AutoImmune Hepatitis (AIH)

 

 

Autoimmune Hepatitis (AIH) is a condition when an individual’s immune system attacks the cells of the liver, causing inflammation. It is a rare condition with prevalence estimated at 24.5 per 100,000 in the population, which also presents a sex-bias towards females (1).

Genetics are thought to play an important role in AIH activity. There are multiple genetic markers an individual can have within the ‘Human Leukocyte Antigen’ (HLA) gene region which are known to be linked in presence to AIH due to their impact on the structure of cell presentation known as ‘major histocompatibility complexes’ (MHCs).

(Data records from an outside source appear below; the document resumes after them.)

What follows belongs to an exercise in optimizing a design on an open flow for small area; a production flow would make more cautious choices. Function was checked by simulation only, so behaviour that the tests miss may differ from the original. Power and IR drop assume default switching activity.

## willow
## data_cache_wb
module data_cache_wb #(
    parameter int NUM_LINES   = 16,
    parameter int MEM_LATENCY = 4
) (
    input  logic         clk_i,
    input  logic         rst_n_i,
    input  logic [31:0]  addr_i,
    input  logic         memread_i,
    input  logic         memwrite_i,
    input  logic [31:0]  write_data_i,
    input  logic [3:0]   byte_en_i,
    output logic [31:0]  read_data_o,
    output logic         clk_stall_o,
    output logic [8:0]   mem_block_addr_o,
    output logic         mem_readmem_o,
    output logic         mem_writemem_o,
    output logic [255:0] mem_data_write_o,
    input  logic [255:0] mem_data_read_i
);
Size in the first run: about 7200 cells after synthesis, roughly 4200 flip-flops, about 630 I/O pins.
Settings: LEC_CHECK=0, CAP_MARGIN=20, CORE_MARGIN=2, CORE_UTILIZATION=60, CTS_BUF_LIST=sky130_fd_sc_hd__clkbuf_16, CTS_CLUSTER_DIAMETER=60, CTS_CLUSTER_SIZE=30, SETUP_SLACK_MARGIN=0.2, SLEW_MARGIN=20, SYNTH_HIERARCHICAL=1; clock period 10.0 ns.
run.sh (not shown) runs the stock make flow with config.mk's settings and CLKGATE_MAP_FILE= SYNTH_SCRIPT=/design/flow/synth_recipe.tcl, a recipe that flattens the netlist after the stock synthesis.
Inputs modified between willow and raven:
# willow
export LEC_CHECK = 0
export CAP_MARGIN = 20
export CORE_MARGIN = 2
export CORE_UTILIZATION = 60
export CTS_BUF_LIST = sky130_fd_sc_hd__clkbuf_16
export CTS_CLUSTER_DIAMETER = 60
export CTS_CLUSTER_SIZE = 30
export SETUP_SLACK_MARGIN = 0.2
export SLEW_MARGIN = 20
export SYNTH_HIERARCHICAL = 1
create_clock -name core_clock -period 10.0 [get_ports {clk_i}]
# raven
export LEC_CHECK = 0
export CAP_MARGIN = 20
export CORE_MARGIN = 2
export CORE_UTILIZATION = 60
export SLEW_MARGIN = 20
export SYNTH_HIERARCHICAL = 1
create_clock -name core_clock -period 10.0 [get_ports {clk_i}]
==> flow/flow/run.sh (new file) <==
#!/bin/bash
# The standard layout, with two changes: the port buffers are the smallest buffer
# (buf_1) instead of the default pick, and clock tree synthesis clusters 30 sinks per
# clkbuf_16 and inserts no dummy loads. Everything else is the standard.sh.
set -euo pipefail
bash standard.sh \
  "BUFFER_PORTS_ARGS=-buffer_cell sky130_fd_sc_hd__buf_1" \
  "CTS_ARGS=-sink_clustering_enable -repair_clock_nets -buf_list sky130_fd_sc_hd__clkbuf_16 -sink_clustering_size 30 -sink_clustering_max_diameter 60 -dont_use_dummy_load" \
  finish > standard_flow.log 2>&1
==> flow/standard.sh (new file) <==
#!/bin/bash
# synth_recipe.tcl (not shown) runs the flow's synth.tcl, then flattens the netlist and writes it again
# the make line also repeats each setting of config.mk as NAME=value (left out here)
make -C /OpenROAD-flow-scripts/flow DESIGN_CONFIG=/design/flow/config.mk WORK_HOME=/design/flow/orfs CLKGATE_MAP_FILE= SYNTH_SCRIPT=/design/flow/synth_recipe.tcl "${@:-finish}"
removed: flow/run.sh
[summary]
Peak clock frequency supported by timing was lower in willow than in raven. Wire length of the first global-routing pass improves in raven relative to willow. The area used by multi-input combinational logic of raven and that of willow are within noise of each other. Diff willow -> raven: post-placement cell count fell about 0.4%, worst relative slew slack rose 5.6 points, internal power fell about 4.3%, proportion of power drawn by the clock network fell 3.7 points, post-route worst setup slack rose 1.04 ns.
What follows belongs to an exercise in optimizing a design on an open flow for small area, a short achievable clock period and few clock cycles per item; a production flow would make more cautious choices.
The RTL was checked by simulation tests, not by an equivalence proof against the original design.

==> trial 86: inputs <==
## execute_stage
module execute_stage
#(
  parameter int DATA_W = legv8_pkg::DATA_W_DEFAULT
) (
  input  logic              clk,
  input  logic              reset,
  input  logic              ID_EX_Valid,
  input  logic              ID_EX_RegWrite,
  input  logic              ID_EX_MemRead,
  input  logic              ID_EX_MemWrite,
  input  logic              ID_EX_MemtoReg,
  input  logic              ID_EX_Branch,
  input  logic              ID_EX_ALUSrc,
  input  logic [3:0]        ID_EX_ALUOp,
  input  logic [4:0]        ID_EX_RegisterRd,
  input  logic [DATA_W-1:0] ID_EX_PC,
  input  logic [DATA_W-1:0] ID_EX_ReadData1,
  input  logic [DATA_W-1:0] ID_EX_ReadData2,
  input  logic [DATA_W-1:0] ID_EX_SignExtImm,
  input  logic [1:0]        ForwardA,
  input  logic [1:0]        ForwardB,
  input  logic [DATA_W-1:0] WB_WriteData,
  input  logic              flush,
  output logic              ex_stall,
  output logic              EX_MEM_Valid,
  output logic              EX_MEM_RegWrite,
  output logic              EX_MEM_MemRead,
  output logic              EX_MEM_MemWrite,
  output logic              EX_MEM_MemtoReg,
  output logic              EX_MEM_Branch,
  output logic              EX_MEM_Zero,
  output logic [4:0]        EX_MEM_RegisterRd,
  ...
Settings: LEC_CHECK=0, CAP_MARGIN=20, CORE_MARGIN=2, CORE_UTILIZATION=40, SETUP_SLACK_MARGIN=4.0, SLEW_MARGIN=20, SYNTH_HIERARCHICAL=1, SYNTH_MINIMUM_KEEP_SIZE=0, TNS_END_PERCENT=10; clock period 10.0 ns.
standard.sh (not shown) runs the stock make flow with config.mk's settings and CLKGATE_MAP_FILE= SYNTH_SCRIPT=/design/flow/synth_recipe.tcl, a recipe that flattens the netlist after the stock synthesis.
==> flow/flow/run.sh <==
#!/bin/bash
# The standard layout, with every input and output port buffered by a buf_1
# (the default port buffer is a slow delay buffer); the resizer upsizes the
# ones on critical paths. Make's full output goes to flow_make.log here;
# ORFS's per-step logs stay under orfs/logs/.
set -euo pipefail
bash standard.sh BUFFER_PORTS_ARGS="-buffer_cell sky130_fd_sc_hd__buf_1" finish > flow_make.log 2>&1
==> trial 40: changes against trial 86 <==
--- a/flow/design.v
+++ b/flow/design.v
@@ -39,27 +39,27 @@
     w_row[8] = {i_p[47:0], 16'b0};
     for (int j = 0; j < 8; j++) begin
       w_row[8][2*j] = i_neg[j];
     end
   end
   logic [63:0] s1, c1, s2, c2, s3, c3, s4, c4, s5, c5, s6, c6, s7, c7;
   assign s1 = w_row[0] ^ w_row[1] ^ w_row[2];
-  assign c1 = {(w_row[0][62:0] & w_row[1][62:0]) | (w_row[0][62:0] & w_row[2][62:0]) | (w_row[1][62:0] & w_row[2][62:0]), 1'b0};
+  assign c1 = {(w_row[0][62:0] & w_row[1][62:0]) | (w_row[2][62:0] & (w_row[0][62:0] ^ w_row[1][62:0])), 1'b0};
   assign s2 = w_row[3] ^ w_row[4] ^ w_row[5];
-  assign c2 = {(w_row[3][62:0] & w_row[4][62:0]) | (w_row[3][62:0] & w_row[5][62:0]) | (w_row[4][62:0] & w_row[5][62:0]), 1'b0};
+  assign c2 = {(w_row[3][62:0] & w_row[4][62:0]) | (w_row[5][62:0] & (w_row[3][62:0] ^ w_row[4][62:0])), 1'b0};
   assign s3 = w_row[6] ^ w_row[7] ^ w_row[8];
-  assign c3 = {(w_row[6][62:0] & w_row[7][62:0]) | (w_row[6][62:0] & w_row[8][62:0]) | (w_row[7][62:0] & w_row[8][62:0]), 1'b0};
+  assign c3 = {(w_row[6][62:0] & w_row[7][62:0]) | (w_row[8][62:0] & (w_row[6][62:0] ^ w_row[7][62:0])), 1'b0};
   assign s4 = s1 ^ c1 ^ s2;
-  assign c4 = {(s1[62:0] & c1[62:0]) | (s1[62:0] & s2[62:0]) | (c1[62:0] & s2[62:0]), 1'b0};
+  assign c4 = {(s1[62:0] & c1[62:0]) | (s2[62:0] & (s1[62:0] ^ c1[62:0])), 1'b0};
   assign s5 = c2 ^ s3 ^ c3;
-  assign c5 = {(c2[62:0] & s3[62:0]) | (c2[62:0] & c3[62:0]) | (s3[62:0] & c3[62:0]), 1'b0};
+  assign c5 = {(c2[62:0] & s3[62:0]) | (c3[62:0] & (c2[62:0] ^ s3[62:0])), 1'b0};
   assign s6 = s4 ^ c4 ^ s5;
-  assign c6 = {(s4[62:0] & c4[62:0]) | (s4[62:0] & s5[62:0]) | (c4[62:0] & s5[62:0]), 1'b0};
+  assign c6 = {(s4[62:0] & c4[62:0]) | (s5[62:0] & (s4[62:0] ^ c4[62:0])), 1'b0};
   assign s7 = s6 ^ c6 ^ c5;
-  assign c7 = {(s6[62:0] & c6[62:0]) | (s6[62:0] & c5[62:0]) | (c6[62:0] & c5[62:0]), 1'b0};
+  assign c7 = {(s6[62:0] & c6[62:0]) | (c5[62:0] & (s6[62:0] ^ c6[62:0])), 1'b0};
   logic [63:0] w_cp, w_cg;
   add64_ks u_cpa (
     .i_a   (s7),
     .i_b   (c7),
     .i_cin (1'b0),
     .o_sum (o_p),
     .o_p   (w_cp),
@@ -155,57 +155,63 @@
   logic [63:0] w_op_a, w_fwd_b, w_op_b;
   assign fa_ex = (ForwardA == FWD_EXMEM);
   assign fa_wb = (ForwardA == FWD_WB);
   assign fb_ex = (ForwardB == FWD_EXMEM);
   assign fb_wb = (ForwardB == FWD_WB);
   fwd_same u_fa_rf (.i_f(ForwardA), .o_same(fa_rf));
   fwd_same u_fb_rf (.i_f(ForwardB), .o_same(fb_rf));
-  assign w_op_a  = ({64{fa_ex}} & EX_MEM_ALUResult) | ({64{fa_wb}} & WB_WriteData) |
-                   ({64{fa_rf}} & ID_EX_ReadData1);
-  assign w_fwd_b = ({64{fb_ex}} & EX_MEM_ALUResult) | ({64{fb_wb}} & WB_WriteData) |
-                   ({64{fb_rf}} & ID_EX_ReadData2);
-  assign w_op_b  = ({64{ID_EX_ALUSrc}} & ID_EX_SignExtImm) |
-                   ({64{!ID_EX_ALUSrc && fb_ex}} & EX_MEM_ALUResult) |
-                   ({64{!ID_EX_ALUSrc && fb_wb}} & WB_WriteData) |
-                   ({64{!ID_EX_ALUSrc && fb_rf}} & ID_EX_ReadData2);
+  logic [63:0] w_a_exwb, w_b_exwb, w_ob_exwb, w_ob_imrf;
+  vec_ao22 u_a1  (.i_s1(fa_ex), .i_x1(EX_MEM_ALUResult), .i_s2(fa_wb), .i_x2(WB_WriteData),
+                  .o_y(w_a_exwb));
+  vec_ao21 u_a2  (.i_t(w_a_exwb), .i_s(fa_rf), .i_x(ID_EX_ReadData1), .o_y(w_op_a));
+  vec_ao22 u_b1  (.i_s1(fb_ex), .i_x1(EX_MEM_ALUResult), .i_s2(fb_wb), .i_x2(WB_WriteData),
+                  .o_y(w_b_exwb));
+  vec_ao21 u_b2  (.i_t(w_b_exwb), .i_s(fb_rf), .i_x(ID_EX_ReadData2), .o_y(w_fwd_b));
+  vec_ao22 u_ob1 (.i_s1(!ID_EX_ALUSrc && fb_ex), .i_x1(EX_MEM_ALUResult),
+                  .i_s2(!ID_EX_ALUSrc && fb_wb), .i_x2(WB_WriteData), .o_y(w_ob_exwb));
+  vec_ao22 u_ob2 (.i_s1(ID_EX_ALUSrc), .i_x1(ID_EX_SignExtImm),
+                  .i_s2(!ID_EX_ALUSrc && fb_rf), .i_x2(ID_EX_ReadData2), .o_y(w_ob_imrf));
+  assign w_op_b = w_ob_exwb | w_ob_imrf;
   logic is_and, is_orr, is_add, is_sub, is_passb, is_eor, is_nor, is_lsl, is_lsr, is_mul;
   assign is_and   = (ID_EX_ALUOp == ALU_AND);
   assign is_orr   = (ID_EX_ALUOp == ALU_ORR);
   assign is_add   = (ID_EX_ALUOp == ALU_ADD);
   assign is_sub   = (ID_EX_ALUOp == ALU_SUB);
   assign is_passb = (ID_EX_ALUOp == ALU_PASSB);
   assign is_eor   = (ID_EX_ALUOp == ALU_EOR);
   assign is_nor   = (ID_EX_ALUOp == ALU_NOR);
   assign is_lsl   = (ID_EX_ALUOp == ALU_LSL);
   assign is_lsr   = (ID_EX_ALUOp == ALU_LSR);
   assign is_mul   = (ID_EX_ALUOp == ALU_MUL);
   logic        w_addsub;
   logic [63:0] w_b_x, w_p, w_g, w_sum;
   logic        w_zero_sum;
-  assign w_addsub = is_add | is_sub;
-  assign w_b_x    = w_op_b ^ {64{is_sub}};
+  logic w_sub;
+  assign w_sub    = ID_EX_ALUOp[2] & ID_EX_ALUOp[1] & !ID_EX_ALUOp[0];
+  assign w_addsub = !ID_EX_ALUOp[3] & ID_EX_ALUOp[1] & !ID_EX_ALUOp[0];
+  assign w_b_x    = w_op_b ^ {64{w_sub}};
   ex_addsub u_add (
     .i_a    (w_op_a),
     .i_b    (w_b_x),
-    .i_cin  (is_sub),
+    .i_cin  (w_sub),
     .o_sum  (w_sum),
     .o_p    (w_p),
     .o_g    (w_g),
     .o_zero (w_zero_sum)
   );
   logic        t_11, t_01, t_00;
   logic [63:0] w_bitwise;
   assign t_11 = is_and | is_orr;
   assign t_01 = is_orr | is_eor;
   assign t_00 = is_nor;
   assign w_bitwise = ({64{t_11}} & w_g) | ({64{t_01}} & w_p) | ({64{t_00}} & ~(w_p | w_g)) |
                      ({64{is_passb}} & w_op_b);
   logic [63:0] w_shift;
   logic        w_is_shift, w_zero_shift;
-  assign w_is_shift = is_lsl | is_lsr;
+  assign w_is_shift = ID_EX_ALUOp[3] & !ID_EX_ALUOp[2] & !ID_EX_ALUOp[1];   
   ex_shifter u_shift (
     .i_a    (w_op_a),
     .i_amt  (w_op_b[5:0]),
     .i_lsr  (ID_EX_ALUOp[0]),    
     .o_y    (w_shift),
     .o_zero (w_zero_shift)
   );
@@ -475,7 +481,24 @@
   input  logic       i_busy,
   input  logic       i_more,
   output logic       o_stall
 );
   assign o_stall = !i_reset && !i_flush &&
                    ((i_valid && (i_op == legv8_pkg::ALU_MUL) && !i_busy) || i_more);
 endmodule
+module vec_ao22 (
+  input  logic        i_s1,
+  input  logic [63:0] i_x1,
+  input  logic        i_s2,
+  input  logic [63:0] i_x2,
+  output logic [63:0] o_y
+);
+  assign o_y = ({64{i_s1}} & i_x1) | ({64{i_s2}} & i_x2);
+endmodule
+module vec_ao21 (
+  input  logic [63:0] i_t,
+  input  logic        i_s,
+  input  logic [63:0] i_x,
+  output logic [63:0] o_y
+);
+  assign o_y = i_t | ({64{i_s}} & i_x);
+endmodule
- CORE_UTILIZATION: 40 -> 45
==> trial 17: changes against trial 86 <==
--- a/flow/design.v
+++ b/flow/design.v
@@ -39,27 +39,27 @@
     w_row[8] = {i_p[47:0], 16'b0};
     for (int j = 0; j < 8; j++) begin
       w_row[8][2*j] = i_neg[j];
     end
   end
   logic [63:0] s1, c1, s2, c2, s3, c3, s4, c4, s5, c5, s6, c6, s7, c7;
   assign s1 = w_row[0] ^ w_row[1] ^ w_row[2];
-  assign c1 = {(w_row[0][62:0] & w_row[1][62:0]) | (w_row[0][62:0] & w_row[2][62:0]) | (w_row[1][62:0] & w_row[2][62:0]), 1'b0};
+  assign c1 = {(w_row[0][62:0] & w_row[1][62:0]) | (w_row[2][62:0] & (w_row[0][62:0] ^ w_row[1][62:0])), 1'b0};
   assign s2 = w_row[3] ^ w_row[4] ^ w_row[5];
-  assign c2 = {(w_row[3][62:0] & w_row[4][62:0]) | (w_row[3][62:0] & w_row[5][62:0]) | (w_row[4][62:0] & w_row[5][62:0]), 1'b0};
+  assign c2 = {(w_row[3][62:0] & w_row[4][62:0]) | (w_row[5][62:0] & (w_row[3][62:0] ^ w_row[4][62:0])), 1'b0};
   assign s3 = w_row[6] ^ w_row[7] ^ w_row[8];
-  assign c3 = {(w_row[6][62:0] & w_row[7][62:0]) | (w_row[6][62:0] & w_row[8][62:0]) | (w_row[7][62:0] & w_row[8][62:0]), 1'b0};
+  assign c3 = {(w_row[6][62:0] & w_row[7][62:0]) | (w_row[8][62:0] & (w_row[6][62:0] ^ w_row[7][62:0])), 1'b0};
   assign s4 = s1 ^ c1 ^ s2;
-  assign c4 = {(s1[62:0] & c1[62:0]) | (s1[62:0] & s2[62:0]) | (c1[62:0] & s2[62:0]), 1'b0};
+  assign c4 = {(s1[62:0] & c1[62:0]) | (s2[62:0] & (s1[62:0] ^ c1[62:0])), 1'b0};
   assign s5 = c2 ^ s3 ^ c3;
-  assign c5 = {(c2[62:0] & s3[62:0]) | (c2[62:0] & c3[62:0]) | (s3[62:0] & c3[62:0]), 1'b0};
+  assign c5 = {(c2[62:0] & s3[62:0]) | (c3[62:0] & (c2[62:0] ^ s3[62:0])), 1'b0};
   assign s6 = s4 ^ c4 ^ s5;
-  assign c6 = {(s4[62:0] & c4[62:0]) | (s4[62:0] & s5[62:0]) | (c4[62:0] & s5[62:0]), 1'b0};
+  assign c6 = {(s4[62:0] & c4[62:0]) | (s5[62:0] & (s4[62:0] ^ c4[62:0])), 1'b0};
   assign s7 = s6 ^ c6 ^ c5;
-  assign c7 = {(s6[62:0] & c6[62:0]) | (s6[62:0] & c5[62:0]) | (c6[62:0] & c5[62:0]), 1'b0};
+  assign c7 = {(s6[62:0] & c6[62:0]) | (c5[62:0] & (s6[62:0] ^ c6[62:0])), 1'b0};
   logic [63:0] w_cp, w_cg;
   add64_ks u_cpa (
     .i_a   (s7),
     .i_b   (c7),
     .i_cin (1'b0),
     .o_sum (o_p),
     .o_p   (w_cp),
@@ -155,57 +155,63 @@
   logic [63:0] w_op_a, w_fwd_b, w_op_b;
   assign fa_ex = (ForwardA == FWD_EXMEM);
   assign fa_wb = (ForwardA == FWD_WB);
   assign fb_ex = (ForwardB == FWD_EXMEM);
   assign fb_wb = (ForwardB == FWD_WB);
   fwd_same u_fa_rf (.i_f(ForwardA), .o_same(fa_rf));
   fwd_same u_fb_rf (.i_f(ForwardB), .o_same(fb_rf));
-  assign w_op_a  = ({64{fa_ex}} & EX_MEM_ALUResult) | ({64{fa_wb}} & WB_WriteData) |
-                   ({64{fa_rf}} & ID_EX_ReadData1);
-  assign w_fwd_b = ({64{fb_ex}} & EX_MEM_ALUResult) | ({64{fb_wb}} & WB_WriteData) |
-                   ({64{fb_rf}} & ID_EX_ReadData2);
-  assign w_op_b  = ({64{ID_EX_ALUSrc}} & ID_EX_SignExtImm) |
-                   ({64{!ID_EX_ALUSrc && fb_ex}} & EX_MEM_ALUResult) |
-                   ({64{!ID_EX_ALUSrc && fb_wb}} & WB_WriteData) |
-                   ({64{!ID_EX_ALUSrc && fb_rf}} & ID_EX_ReadData2);
+  logic [63:0] w_a_exwb, w_b_exwb, w_ob_exwb, w_ob_imrf;
+  vec_ao22 u_a1  (.i_s1(fa_ex), .i_x1(EX_MEM_ALUResult), .i_s2(fa_wb), .i_x2(WB_WriteData),
+                  .o_y(w_a_exwb));
+  vec_ao21 u_a2  (.i_t(w_a_exwb), .i_s(fa_rf), .i_x(ID_EX_ReadData1), .o_y(w_op_a));
+  vec_ao22 u_b1  (.i_s1(fb_ex), .i_x1(EX_MEM_ALUResult), .i_s2(fb_wb), .i_x2(WB_WriteData),
+                  .o_y(w_b_exwb));
+  vec_ao21 u_b2  (.i_t(w_b_exwb), .i_s(fb_rf), .i_x(ID_EX_ReadData2), .o_y(w_fwd_b));
+  vec_ao22 u_ob1 (.i_s1(!ID_EX_ALUSrc && fb_ex), .i_x1(EX_MEM_ALUResult),
+                  .i_s2(!ID_EX_ALUSrc && fb_wb), .i_x2(WB_WriteData), .o_y(w_ob_exwb));
+  vec_ao22 u_ob2 (.i_s1(ID_EX_ALUSrc), .i_x1(ID_EX_SignExtImm),
+                  .i_s2(!ID_EX_ALUSrc && fb_rf), .i_x2(ID_EX_ReadData2), .o_y(w_ob_imrf));
+  assign w_op_b = w_ob_exwb | w_ob_imrf;
   logic is_and, is_orr, is_add, is_sub, is_passb, is_eor, is_nor, is_lsl, is_lsr, is_mul;
   assign is_and   = (ID_EX_ALUOp == ALU_AND);
   assign is_orr   = (ID_EX_ALUOp == ALU_ORR);
   assign is_add   = (ID_EX_ALUOp == ALU_ADD);
   assign is_sub   = (ID_EX_ALUOp == ALU_SUB);
   assign is_passb = (ID_EX_ALUOp == ALU_PASSB);
   assign is_eor   = (ID_EX_ALUOp == ALU_EOR);
   assign is_nor   = (ID_EX_ALUOp == ALU_NOR);
   assign is_lsl   = (ID_EX_ALUOp == ALU_LSL);
   assign is_lsr   = (ID_EX_ALUOp == ALU_LSR);
   assign is_mul   = (ID_EX_ALUOp == ALU_MUL);
   logic        w_addsub;
   logic [63:0] w_b_x, w_p, w_g, w_sum;
   logic        w_zero_sum;
-  assign w_addsub = is_add | is_sub;
-  assign w_b_x    = w_op_b ^ {64{is_sub}};
+  logic w_sub;
+  assign w_sub    = ID_EX_ALUOp[2] & ID_EX_ALUOp[1] & !ID_EX_ALUOp[0];
+  assign w_addsub = !ID_EX_ALUOp[3] & ID_EX_ALUOp[1] & !ID_EX_ALUOp[0];
+  assign w_b_x    = w_op_b ^ {64{w_sub}};
   ex_addsub u_add (
     .i_a    (w_op_a),
     .i_b    (w_b_x),
-    .i_cin  (is_sub),
+    .i_cin  (w_sub),
     .o_sum  (w_sum),
     .o_p    (w_p),
     .o_g    (w_g),
     .o_zero (w_zero_sum)
   );
   logic        t_11, t_01, t_00;
   logic [63:0] w_bitwise;
   assign t_11 = is_and | is_orr;
   assign t_01 = is_orr | is_eor;
   assign t_00 = is_nor;
   assign w_bitwise = ({64{t_11}} & w_g) | ({64{t_01}} & w_p) | ({64{t_00}} & ~(w_p | w_g)) |
                      ({64{is_passb}} & w_op_b);
   logic [63:0] w_shift;
   logic        w_is_shift, w_zero_shift;
-  assign w_is_shift = is_lsl | is_lsr;
+  assign w_is_shift = ID_EX_ALUOp[3] & !ID_EX_ALUOp[2] & !ID_EX_ALUOp[1];   
   ex_shifter u_shift (
     .i_a    (w_op_a),
     .i_amt  (w_op_b[5:0]),
     .i_lsr  (ID_EX_ALUOp[0]),    
     .o_y    (w_shift),
     .o_zero (w_zero_shift)
   );
@@ -475,7 +481,24 @@
   input  logic       i_busy,
   input  logic       i_more,
   output logic       o_stall
 );
   assign o_stall = !i_reset && !i_flush &&
                    ((i_valid && (i_op == legv8_pkg::ALU_MUL) && !i_busy) || i_more);
 endmodule
+module vec_ao22 (
+  input  logic        i_s1,
+  input  logic [63:0] i_x1,
+  input  logic        i_s2,
+  input  logic [63:0] i_x2,
+  output logic [63:0] o_y
+);
+  assign o_y = ({64{i_s1}} & i_x1) | ({64{i_s2}} & i_x2);
+endmodule
+module vec_ao21 (
+  input  logic [63:0] i_t,
+  input  logic        i_s,
+  input  logic [63:0] i_x,
+  output logic [63:0] o_y
+);
+  assign o_y = i_t | ({64{i_s}} & i_x);
+endmodule
- CAP_MARGIN: 20 -> 30
- SLEW_MARGIN: 20 -> 30
==> summary of the runs <==
Trial 40 completed without violations. Trial 86 completed with no timing, DRC or antenna violations. Trial 17 produced a clean layout. Against trial 17, the utilization of trial 40 is higher by 6.2 points. Against trial 40, the clock-buffer cell count of trial 17 is higher by 9. Register-to-register slack, highest first: trial 86, trial 40, trial 17. Design area, lowest first: trial 17, trial 40, trial 86. Clock skew: trial 40 < trial 86 < trial 17. Of trial 86 and trial 40, trial 86 has the higher synthesized cell count (gap about 8%, measured against trial 40). In sequential cell count, trial 86 and trial 17 do not differ. In area after synthesis, trial 40 and trial 86 hardly differ.
Testbench counts of trial 86, summed over its fixed seeds: cycles 6,499, instrs 4,800.
Testbench counts of trial 40, summed over its fixed seeds: cycles 6,499, instrs 4,800.
Testbench counts of trial 17, summed over its fixed seeds: cycles 6,499, instrs 4,800.

separate check: timing with driven ports:
No port has a modelled driver above. Below, the same layouts with a new extraction and two added sets of constraints.
Step 1 assumes that a clkbuf_16 drives the clock port and a buf_2 every other input.
Step 2 also shifts input and output timing later by t, the mid clock arrival at the registers, as if the neighbouring blocks saw the same clock.
a / b / c = ideal ports / drivers / drivers and shift; a / b = the first two.
run	t (ns)	slack for setup (ns)	pins driven straight from the clock port
trial 86	0.718	3.776 / 3.729 / 3.011	1
trial 40	0.754	3.154 / 3.206 / 2.452	1
trial 17	0.754	3.589 / 3.623 / 2.879	1
After both steps every run listed still meets setup and hold. The setup slack of trial 86, which loses most, moves by -0.047 ns with the drivers and by -0.765 ns with both steps.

Changes in the structure of these from the differential genetics mentioned are thought to cause the body’s immune system to attack liver cells. Onset is believed to be more complex than just genetics however, with evidence that an environmental trigger such as infection may also be needed. With autoimmune conditions such as AIH, it is common for sufferers  to have comorbidity with other autoimmune conditions (2).

Treatment aims to reduce autoimmune activity by reducing inflammation with steroids, and common treatment often involves the steroid, prednisolone along with the immunosuppressant azathioprine (3).

 

 

1 – Ngu et al (2010). Population-based epidemiology study of autoimmune hepatitis: A disease of older women? J. Gastroenterol Hepatol. 25(10:1681-1686).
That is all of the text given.